Hace un par de años, un chico al que acabábamos de conocer le preguntó a una amiga por su profesión. Ella dijo que era sanitaria y él, aunque en ese momento no dijo nada, dio por hecho que era enfermera. Lo sé porque minutos después mencionó algún detalle relacionado con el tema y ella tuvo que aclarar que es médica. No le sentó mal que pensase que su profesión era otra, pero sí que lo diera por sentado solo por ser mujer. Lo cierto es que la enfermería es una profesión altamente feminizada, pero, según el Instituto Nacional de Estadística, desde 2017 el número de médicas colegiadas es también superior al de los hombres. Aun así, la resistencia a nombrar esta profesión en femenino es alta, incluso dentro del propio colectivo. Y eso que, desde hace años, la RAE, esa institución poco sospechosa de ser adalid del lenguaje inclusivo recuerda que el término correcto para designar a las profesionales que ejercen la medicina se construye con a: Médicas. Que hablemos siempre en masculino genérico no es inofensivo, distorsiona la realidad y construye un imaginario en el que ciertas profesiones de prestigio se asocian a los hombres.

Una de las primeras decisiones que ha tomado la ultraderechista Giorgia Meloni al llegar al poder ha sido pedir que la llamen oficialmente "presidente del Consejo de ministros". La primera mujer de la historia en liderar un gobierno italiano quiere que se dirijan a ella en masculino. Es una provocación, sí. Pero también una declaración de intenciones. Meloni podía haber elegido el sustantivo en género femenino, gramaticalmente correcto, pero no lo ha hecho. Frente al progreso y avance en igualdad, ella ha preferido mantenerse en eso que llaman valores tradicionales. Su elección es ideológica y huele tanto a rancio que tira para atrás. ¿A quién le sorprende? Pongo la mano en el fuego: a las feministas no. Ya sabíamos que no contábamos con ella en nuestras filas. Quizá quienes no lo esperaban son aquellos que nos echaron en cara la falta de alegría porque una mujer había llegado a liderar un gobierno. Siempre es buen momento para recordar que no se debe confundir feminismo con mujerismo. Que las mujeres ocupen altos cargos, ya sean políticos o empresariales, no garantiza que remen a favor de medidas igualitarias. Para eso, tienen que ser feministas. Y no es el caso. El desprecio por el lenguaje inclusivo es una estrategia de la extrema derecha que también hemos visto en España. Poco antes de la pandemia, un senador de Vox se dirigió a la entonces presidenta del Senado Pilar Llop como "presidente". Para dejar claro su malestar, ella respondió con su misma moneda y se dirigió a él como "señora senadora".
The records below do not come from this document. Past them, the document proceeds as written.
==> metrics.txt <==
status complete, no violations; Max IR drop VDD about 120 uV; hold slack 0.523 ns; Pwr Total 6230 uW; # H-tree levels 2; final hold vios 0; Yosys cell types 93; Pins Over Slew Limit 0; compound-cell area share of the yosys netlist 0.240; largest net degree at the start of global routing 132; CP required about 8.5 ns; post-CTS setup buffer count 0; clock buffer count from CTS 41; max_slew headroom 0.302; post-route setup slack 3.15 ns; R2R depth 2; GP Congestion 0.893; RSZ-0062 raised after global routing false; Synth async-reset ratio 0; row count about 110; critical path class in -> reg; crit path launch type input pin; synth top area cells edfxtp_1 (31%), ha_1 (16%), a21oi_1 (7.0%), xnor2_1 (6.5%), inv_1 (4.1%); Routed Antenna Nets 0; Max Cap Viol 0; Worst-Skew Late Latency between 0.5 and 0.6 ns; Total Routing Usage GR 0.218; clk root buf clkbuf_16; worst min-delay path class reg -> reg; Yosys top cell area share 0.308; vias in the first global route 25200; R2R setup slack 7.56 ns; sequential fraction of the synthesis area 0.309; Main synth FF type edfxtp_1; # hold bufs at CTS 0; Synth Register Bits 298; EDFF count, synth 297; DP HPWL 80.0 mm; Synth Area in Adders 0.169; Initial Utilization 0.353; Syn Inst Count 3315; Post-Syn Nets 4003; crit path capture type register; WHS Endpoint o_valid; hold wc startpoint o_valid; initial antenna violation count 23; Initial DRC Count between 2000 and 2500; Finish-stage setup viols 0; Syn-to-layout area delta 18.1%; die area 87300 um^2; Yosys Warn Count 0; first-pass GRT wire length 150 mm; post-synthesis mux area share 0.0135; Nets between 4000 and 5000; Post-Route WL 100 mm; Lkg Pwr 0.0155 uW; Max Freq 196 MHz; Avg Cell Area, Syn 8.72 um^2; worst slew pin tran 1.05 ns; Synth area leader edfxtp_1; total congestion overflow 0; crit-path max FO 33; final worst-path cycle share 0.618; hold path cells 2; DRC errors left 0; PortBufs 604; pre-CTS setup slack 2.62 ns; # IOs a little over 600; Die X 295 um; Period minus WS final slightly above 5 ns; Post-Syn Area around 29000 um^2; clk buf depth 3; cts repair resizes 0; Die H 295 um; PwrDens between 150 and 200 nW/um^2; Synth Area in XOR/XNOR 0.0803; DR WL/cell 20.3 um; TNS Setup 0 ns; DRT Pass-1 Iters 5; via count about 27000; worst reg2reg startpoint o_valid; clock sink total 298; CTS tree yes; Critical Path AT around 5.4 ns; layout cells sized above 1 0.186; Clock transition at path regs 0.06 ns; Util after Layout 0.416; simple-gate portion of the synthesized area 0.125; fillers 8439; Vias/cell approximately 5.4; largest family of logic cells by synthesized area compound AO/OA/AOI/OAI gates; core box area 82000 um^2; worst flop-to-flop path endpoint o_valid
$ cat src/rtl/core/signed_unsigned_divider_64_macros.svh
// Assertion macros shared by the divider RTL.
// Included by the modules that carry concurrent checks; no other dependencies.
`ifndef SIGNED_UNSIGNED_DIVIDER_64_MACROS_SVH
`define SIGNED_UNSIGNED_DIVIDER_64_MACROS_SVH

`ifndef SYNTHESIS

// Condition a implies condition b in the same cycle.
`define SUDIV_ASSERT_IMPLIES(label, clk, rst_n, a, b) \
	label: assert property (@(posedge clk) disable iff (!rst_n) (a) |-> (b)) \
		else $error("divider check failed");

// Condition a implies condition b in the next cycle.
`define SUDIV_ASSERT_NEXT(label, clk, rst_n, a, b) \
	label: assert property (@(posedge clk) disable iff (!rst_n) (a) |=> (b)) \
		else $error("divider check failed");

`else

`define SUDIV_ASSERT_IMPLIES(label, clk, rst_n, a, b)
`define SUDIV_ASSERT_NEXT(label, clk, rst_n, a, b)

`endif

`endif

$ cat src/rtl/core/sudiv_pkg.sv
// Shared constants and types of the signed/unsigned divider.
// No dependencies; used by every module in rtl/core.
package sudiv_pkg;

	// Width of each operand and result field on the ports.
	localparam int FIELD_W = 64;
	localparam int TDATA_W = 2 * FIELD_W;

	// Default operand width used inside the datapath.
	localparam int DATA_WIDTH_DEF = 64;

	// Division kind carried on tuser.
	localparam logic KIND_UNSIGNED = 1'b0;
	localparam logic KIND_SIGNED   = 1'b1;

	// Sign and special-case flags that travel with an item down the pipeline.
	typedef struct packed {
		logic q_neg;
		logic r_neg;
		logic den_zero;
	} sudiv_flags_t;

endpackage

$ cat src/rtl/core/sudiv_prep.sv
// Input stage of the divider: masks the operands, takes magnitudes in signed
// mode and records the sign and zero-divisor flags. Depends on sudiv_pkg.
module sudiv_prep #(
	parameter int DATA_WIDTH = sudiv_pkg::DATA_WIDTH_DEF
) (
	input  logic                        clk,
	input  logic                        arst_n,
	input  logic                        en,
	input  logic                        vld_in,
	input  logic                        kind,
	input  logic [sudiv_pkg::FIELD_W-1:0] dividend,
	input  logic [sudiv_pkg::FIELD_W-1:0] divisor,
	output logic                        vld_s1,
	output logic [DATA_WIDTH-1:0]       num_s1,
	output logic [DATA_WIDTH-1:0]       den_s1,
	output sudiv_pkg::sudiv_flags_t     flags_s1
);

	logic [DATA_WIDTH-1:0] a;
	logic [DATA_WIDTH-1:0] b;
	logic                  a_neg;
	logic                  b_neg;

	assign a     = dividend[DATA_WIDTH-1:0];
	assign b     = divisor[DATA_WIDTH-1:0];
	assign a_neg = (kind == sudiv_pkg::KIND_SIGNED) && a[DATA_WIDTH-1];
	assign b_neg = (kind == sudiv_pkg::KIND_SIGNED) && b[DATA_WIDTH-1];

	always_ff @(posedge clk or negedge arst_n) begin
		if (!arst_n) begin
			vld_s1 <= 1'b0;
		end else if (en) begin
			vld_s1 <= vld_in;
		end
	end

	always_ff @(posedge clk) begin
		if (en) begin
			num_s1            <= a_neg ? (~a + 1'b1) : a;
			den_s1            <= b_neg ? (~b + 1'b1) : b;
			flags_s1.q_neg    <= a_neg ^ b_neg;
			flags_s1.r_neg    <= a_neg;
			flags_s1.den_zero <= (b == '0);
		end
	end

endmodule

$ cat config.mk
export PLATFORM = sky130hd
export DESIGN_NAME = sudiv_prep
export DESIGN_NICKNAME = d
export VERILOG_FILES = /design/src/rtl/core/signed_unsigned_divider_64_macros.svh /design/src/rtl/core/sudiv_pkg.sv /design/src/rtl/core/sudiv_prep.sv
export SDC_FILE = /design/constraint.sdc
export NUM_CORES = 1
export LEC_CHECK = 0
export BUFFER_PORTS_ARGS = -buffer_cell sky130_fd_sc_hd__buf_2
export CAP_MARGIN = 20
export CORE_UTILIZATION = 43
export DETAILED_ROUTE_END_ITERATION = 10
export PLACE_DENSITY_LB_ADDON = 0.3
export SLEW_MARGIN = 20
export SYNTH_ARGS = -nofsm -noshare
export SYNTH_HDL_FRONTEND = slang
export SYNTH_SLANG_ARGS = --single-unit
$ cat constraint.sdc
create_clock -name clk -period 1.2 [get_ports clk]
set_clock_uncertainty 0.05 [all_clocks]
set_input_delay 0.18 -clock clk [delete_from_list [all_inputs] [get_ports clk]]
set_output_delay 0.18 -clock clk [all_outputs]
set_load 0.005 [all_outputs]
### After elaboration in Yosys (flattened, before gate mapping)

Cells that the tools add are included.
W data, S select, Z words.

* flip-flop bits (word level): 132
* input bits: 133
* output and inout port bits: 132

* bitwise logic cells: 3
* multiplexer cells: 2
* reduce and logical (&&, ||, !) cells: 3
* add/sub/neg operators: 2

Operators by type and width (number)
* $add A64 B1 Y64 const B: 2
* $mux W64: 2
* $not A64 Y64: 2
* $logic_not A64 Y1: 1
* $logic_and A1 B1 Y1: 2
* $xor A1 B1 Y1: 1

### Logic depth before layout (Yosys ltp)

* depth after elaboration: 3
* gate-level depth with buffers: 7
* depth with buffers taken out: 7

### Worst setup path before layout

Ideal clock, no wire load.

* path kind: input -> register
* from: in dividend[12] (netlist bit)
* to: reg num_s1[54] (data pin)
* setup time: 263 ps
* data arrival time: 2278 ps
* path slack: -1391 ps
* buffers on the path: 1
* stages on the path: 6
* cell sequence: or4_4 > or4_4 > buf_6 > or4b_4 > o41ai_2 > xnor2_1

* word-level cells in the longest chain between the ends: 3

RTL lines
* start: declaration: line sudiv_prep.sv:11 `input logic [sudiv_pkg::FIELD_W-1:0] dividend,`
* $not A64 Y64: line sudiv_prep.sv:39 `num_s1 <= a_neg ? (~a + 1'b1) : a;`
* $add A64 B1 Y64: line sudiv_prep.sv:39
* $mux W64: line sudiv_prep.sv:39
* end signal: assignment: line sudiv_prep.sv:39
* end: declaration: line sudiv_prep.sv:14 `output logic [DATA_WIDTH-1:0] num_s1,`

Every way passes these cells.
A chain may end at the register's enable or synchronous reset.

### Final worst setup path

* from: in dividend[13] (netlist bit)
* to: reg num_s1[38] (data pin)

Same word-level chain as after synthesis.

==> results.json <==
{
  "intPower_mw": 10.4,
  "hold_path_class": "in2reg",
  "fin_area_um2": 12500,
  "root_buffer": "clkbuf_16",
  "end_kind": "flop",
  "grt_pass1_vias": 6913,
  "synth.distinct_cells": 39,
  "start_kind": "input port",
  "async_reset_ff_share_pct": 0.758,
  "p_seq_share_pct": 41.8,
  "slowest_delay_ns": 0.57,
  "cts_buffers": 17,
  "cts_tree": "done",
  "ant_nets": 0,
  "synthFlopType": "edfxtp_1",
  "ys_seq_area_share_pct": 57.7,
  "dpl_cell_area_um2": 10600,
  "cp_slowest_cell": "or4b_4",
  "dieArea_um2": 16500,
  "crit_chain": "buf_6 -> or4_4 -> or4_4 -> or4b_4 -> buf_6 -> o21ai_2 -> xnor2_1",
  "slew_headroom_pct": 69.1,
  "viasPerCell": 5.29,
  "insertion_delay_ns": 0.42,
  "grt.total_usage_pct": 28.4,
  "wl_mm": 24.1,
  "p_sw_mw": 3.41,
  "dp_hpwl_mm": 15.8,
  "start_util_pct": 44.6,
  "die_w_um": 128,
  "grt_pass1_wl_mm": 35.1,
  "fin_ws_ns": -0.967,
  "overflow": 0,
  "hold_viol_final": 0,
  "pre_cts_ws_ns": -1.44,
  "dr.first_iter.drc_count": 547,
  "rsz0062_at_grt": "true",
  "placed_cells": 1263,
  "syn_inst": 581,
  "synth_warnings": 0,
  "nNetsFinal": 1247,
  "port_buffers": 264,
  "leakage_nw": 5.26,
  "p_sw_share_pct": 24.6,
  "status": "complete, but fails checks",
  "finalHoldWorstSlack_ns": 0.0203,
  "synth-edff-count": 131,
  "avgSynthCellArea_um2": 11.8,
  "num_vias": 7075,
  "final_max_slew_viol_count": 0,
  "num_io_pins": 265,
  "critPathArrivalTime_ns": 2.29,
  "path_class": "in2reg",
  "die_h_um": 128,
  "violations": "setup timing",
  "ys_ff_latch": 132,
  "synth_area_um2": 6860,
  "grt_max_degree": 42,
  "yosys.area.top_type": "edfxtp_1",
  "worst_pin_slew_ns": 0.460,
  "clk_pin_slew_ns": 0.06,
  "clock_path_buffers": 2,
  "fillers": 877,
  "fin_cells": 1338,
  "final_common_cell": "buf_2",
  "mostFrequentLayoutCells": "250 x buf_2, 214 x buf_4, 131 x edfxtp_1, 66 x xor2_1, 54 x xnor2_1",
  "finalCritPeriodShare_pct": 181,
  "fmax_mhz": 462,
  "crit_fanout": 4,
  "wl_per_cell_um": 18.0,
  "drtPass1Iterations": 5,
  "antenna_found_initial": 3,
  "syn-num-nets": 716,
  "drc": 0,
  "num_rows": 45,
  "place_congestion": 0.855,
  "yosys-top-cells-area": "edfxtp_1 57%, xor2_1 8.4%, xnor2_1 7.3%, nor2_1 3.0%, nor4_1 2.6%",
  "setup_viol": 111,
  "powerDensity_nw_per_um2": 1110,
  "combPwrFrac_pct": 18.5,
  "min_period_ns": 2.17,
  "required_ns": 1.32,
  "p_clk_share_pct": 39.7,
  "ir_drop_uv": 891,
  "synth_top_cell_area_share_pct": 57.3,
  "areaGrowthSynthToFinish_pct": 82.3,
  "maxCapViolations": 0,
  "htree_num_levels": 4,
  "drive_gt1_share_pct": 62.5,
  "core-area_um2": 15400,
  "clock-sinks": 132
}
[per-layer routing]
metal | global-route usage (%) | vias up | routed length, um
li1 | - | 3280 | -
met1 | 33.6 | 3407 | 9340
met2 | 48.3 | 323 | 12500
met3 | 6.80 | 63 | 1470
met4 | 14.4 | 2 | 826
met5 | 0 | - | 13
[power groups by stage]
stage	clock [mW]	sequential [mW]	combinational, mW
after floorplan	0	5.94	0.649
final	5.50	5.79	2.57
after CTS	5.54	5.79	2.44
after global placement	0	5.87	2.22
after global routing	5.71	5.82	2.75
after detailed placement	0	5.87	2.28
[final cells by class]
| type | count | area, um^2 | share of cell area [%] |
|---|---|---|---|
| Sequential cell | 132 | 3960 | 31.6 |
| Multi-Input combinational cell | 423 | 3940 | 31.5 |
| Tap cell | 211 | 264 | 2.11 |
| Inverter | 9 | 38.8 | 0.310 |
| Timing Repair Buffer | 529 | 3690 | 29.5 |
| Clock inverter | 14 | 185 | 1.48 |
| Antenna cell | 2 | 5.00 | 0.0400 |
| Clock buffer | 18 | 429 | 3.43 |
[registers in the layout, summed over array words and instances (netlist names)]
| register | cells |
|---|---|
| num_s1 | 64 |
| flags_s1 | 3 |
| den_s1 | 64 |
| vld_s1 | 1 |
[path summary, 6_finish.rpt]
check	start	to	slack, ns	cells after the start
hold / removal	dividend[18]	num_s1[18]$_DFFE_PP_	0.02	2
setup reg to reg	vld_s1$_DFFE_PN0P_	vld_s1$_DFFE_PN0P_	0.39	1
setup / recovery	dividend[13]	num_s1[38]$_DFFE_PP_	-0.97	7
max in group asynchronous	arst_n	vld_s1$_DFFE_PN0P_	0.45	3
hold reg to reg	vld_s1$_DFFE_PN0P_	vld_s1$_DFFE_PN0P_	0.48	1
min in group asynchronous	arst_n	vld_s1$_DFFE_PN0P_	0.55	3
[critical path: cells and delay by family]
family / cells / cell delay [ns]
and+or+nand+nor: 3 / 1.63
AOI/OAI and AO/OA: 1 / 0.13
buffers and inverters: 2 / 0.26
xor gates and xnor gates: 1 / 0.09
[metrics by stage]
step	utilization [%]	setup TNS [ns]	power, mW
global route	81.4	-80.33	14.3
finish	81.4	-77.10	13.9
floorplan	-	-95.60	6.59
detailed placement	69.2	-125.02	8.15
global placement	69.2	-122.40	8.09
CTS	78.6	-70.70	13.8
[synth_stat cells (2+ instances only)]
| library cell | number |
|---|---|
| nand2b_1 | 3 |
| o41ai_1 | 8 |
| ha_1 | 2 |
| a41oi_1 | 3 |
| or3b_2 | 2 |
| nor4_1 | 29 |
| nor2_1 | 55 |
| clkbuf_1 | 16 |
| inv_1 | 9 |
| edfxtp_1 | 131 |
| nand4_1 | 5 |
| o21ai_0 | 22 |
| or3_1 | 15 |
| xor2_1 | 66 |
| nand3_1 | 6 |
| nor3_1 | 20 |
| a31oi_1 | 18 |
| or4_1 | 13 |
| nand3b_1 | 2 |
| or4_4 | 2 |
| and2_1 | 4 |
| o31ai_1 | 18 |
| nor4_2 | 2 |
| nand4b_1 | 2 |
| xnor2_1 | 57 |
| a21oi_1 | 33 |
| nand2_1 | 26 |
[kinds of logic (layout without fill, tap and decap cells)]
group	after synthesis	after routing	share of synthesized area (%)
buf+inv	26	570	1.53
mux	1	1	0.164
compound gates	105	105	9.48
other cells	0	2	0
fa+ha+maj	2	2	0.365
flops	132	132	57.7
xor+xnor	123	123	15.7
simple gates	192	192	15.0
[repair_timing]
| action | in CTS | in global routing |
|---|---|---|
| setup endpoints to repair | 119 | 140 |
| pin swaps | 48 | 51 |
| buffers inserted | 21 | 24 |
| gates resized for setup | 124 | 64 |
| hold buffers | 4 | 1 |
| hold endpoints to repair | 3 | 1 |
| cloned | 1 | 0 |
Power figures use the tool's default switching activity.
Cuando no nombramos a las mujeres, o excluimos otras identidades en nuestro discurso, las invisibilizamos como sujetos políticos que piensan, deciden y actúan

En 2018, cuando los socialistas ganaron la moción de censura y aterrizaron en la Moncloa, el reparto de ministerios constató que a la cabeza de la mayoría se encontraba una mujer. Era una situación inédita, así que hubo voces que cuestionaron que a las reuniones del ejecutivo se las siguiese designando como Consejo de ministros. No faltó quien, asustado, puso el grito en el cielo por una medida —nótese la ironía— tan descabellada.
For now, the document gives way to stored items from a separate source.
### src/rtl/core/sudiv_fix.sv
// Output stage of the divider: restores the signs of quotient and remainder
// and forces a zero quotient for a zero divisor. Depends on sudiv_pkg.
module sudiv_fix #(
	parameter int DATA_WIDTH = sudiv_pkg::DATA_WIDTH_DEF
) (
	input  logic                          clk,
	input  logic                          arst_n,
	input  logic                          en,
	input  logic                          vld_in,
	input  logic [DATA_WIDTH-1:0]         rem_in,
	input  logic [DATA_WIDTH-1:0]         quo_in,
	input  sudiv_pkg::sudiv_flags_t       flags_in,
	output logic                          vld_s1,
	output logic [sudiv_pkg::TDATA_W-1:0] res_s1
);

	logic [DATA_WIDTH-1:0] quo;
	logic [DATA_WIDTH-1:0] rem;

	// With a zero divisor the remainder path already yields the dividend.
	always_comb begin
		if (flags_in.den_zero) begin
			quo = '0;
		end else if (flags_in.q_neg) begin
			quo = ~quo_in + 1'b1;
		end else begin
			quo = quo_in;
		end
		rem = flags_in.r_neg ? (~rem_in + 1'b1) : rem_in;
	end

	always_ff @(posedge clk or negedge arst_n) begin
		if (!arst_n) begin
			vld_s1 <= 1'b0;
		end else if (en) begin
			vld_s1 <= vld_in;
		end
	end

	always_ff @(posedge clk) begin
		if (en) begin
			res_s1 <= {sudiv_pkg::FIELD_W'(rem), sudiv_pkg::FIELD_W'(quo)};
		end
	end

endmodule
File: src/rtl/core/signed_unsigned_divider_64_macros.svh
// Assertion macros shared by the divider RTL.
// Included by the modules that carry concurrent checks; no other dependencies.
`ifndef SIGNED_UNSIGNED_DIVIDER_64_MACROS_SVH
`define SIGNED_UNSIGNED_DIVIDER_64_MACROS_SVH

`ifndef SYNTHESIS

// Condition a implies condition b in the same cycle.
`define SUDIV_ASSERT_IMPLIES(label, clk, rst_n, a, b) \
	label: assert property (@(posedge clk) disable iff (!rst_n) (a) |-> (b)) \
		else $error("divider check failed");

// Condition a implies condition b in the next cycle.
`define SUDIV_ASSERT_NEXT(label, clk, rst_n, a, b) \
	label: assert property (@(posedge clk) disable iff (!rst_n) (a) |=> (b)) \
		else $error("divider check failed");

`else

`define SUDIV_ASSERT_IMPLIES(label, clk, rst_n, a, b)
`define SUDIV_ASSERT_NEXT(label, clk, rst_n, a, b)

`endif

`endif

File: src/rtl/core/sudiv_pkg.sv
// Shared constants and types of the signed/unsigned divider.
// No dependencies; used by every module in rtl/core.
package sudiv_pkg;

	// Width of each operand and result field on the ports.
	localparam int FIELD_W = 64;
	localparam int TDATA_W = 2 * FIELD_W;

	// Default operand width used inside the datapath.
	localparam int DATA_WIDTH_DEF = 64;

	// Division kind carried on tuser.
	localparam logic KIND_UNSIGNED = 1'b0;
	localparam logic KIND_SIGNED   = 1'b1;

	// Sign and special-case flags that travel with an item down the pipeline.
	typedef struct packed {
		logic q_neg;
		logic r_neg;
		logic den_zero;
	} sudiv_flags_t;

endpackage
El sociólogo Pierre Bourdieu le puso nombre a esa violencia indirecta que se ejerce desde lo cotidiano. Camuflada entre normas o creencias, muchas veces resulta casi imperceptible y por ello se interioriza como si fuera normal. Y por eso, la violencia simbólica ha encontrado siempre un colchón cómodo en el lenguaje sexista. Porque cuando no nombramos a las mujeres, o excluimos otras identidades en nuestro discurso, las invisibilizamos como sujetos políticos que piensan, deciden y actúan. ¿Quién no recuerda el famoso "miembras" de Bibiana Aído o el "portavozas" de Irene Montero? Hubo más indignación con aquellas declaraciones que ante muchos asesinatos machistas. Da que pensar. Por no hablar de las burlas que tiene que aguantar la ministra de Igualdad cada vez que usa la letra e como género inclusivo.

El lenguaje no es inamovible. Al contrario, es dinámico y debería adaptarse a las necesidades de una sociedad que avanza en igualdad y en derechos humanos. Que Meloni quiera que la llamen presidente, en masculino, solo evidencia lo que Simone de Beauvoir ya vaticinó años atrás: el opresor no sería tan fuerte si no tuviese cómplices entre los propios oprimidos.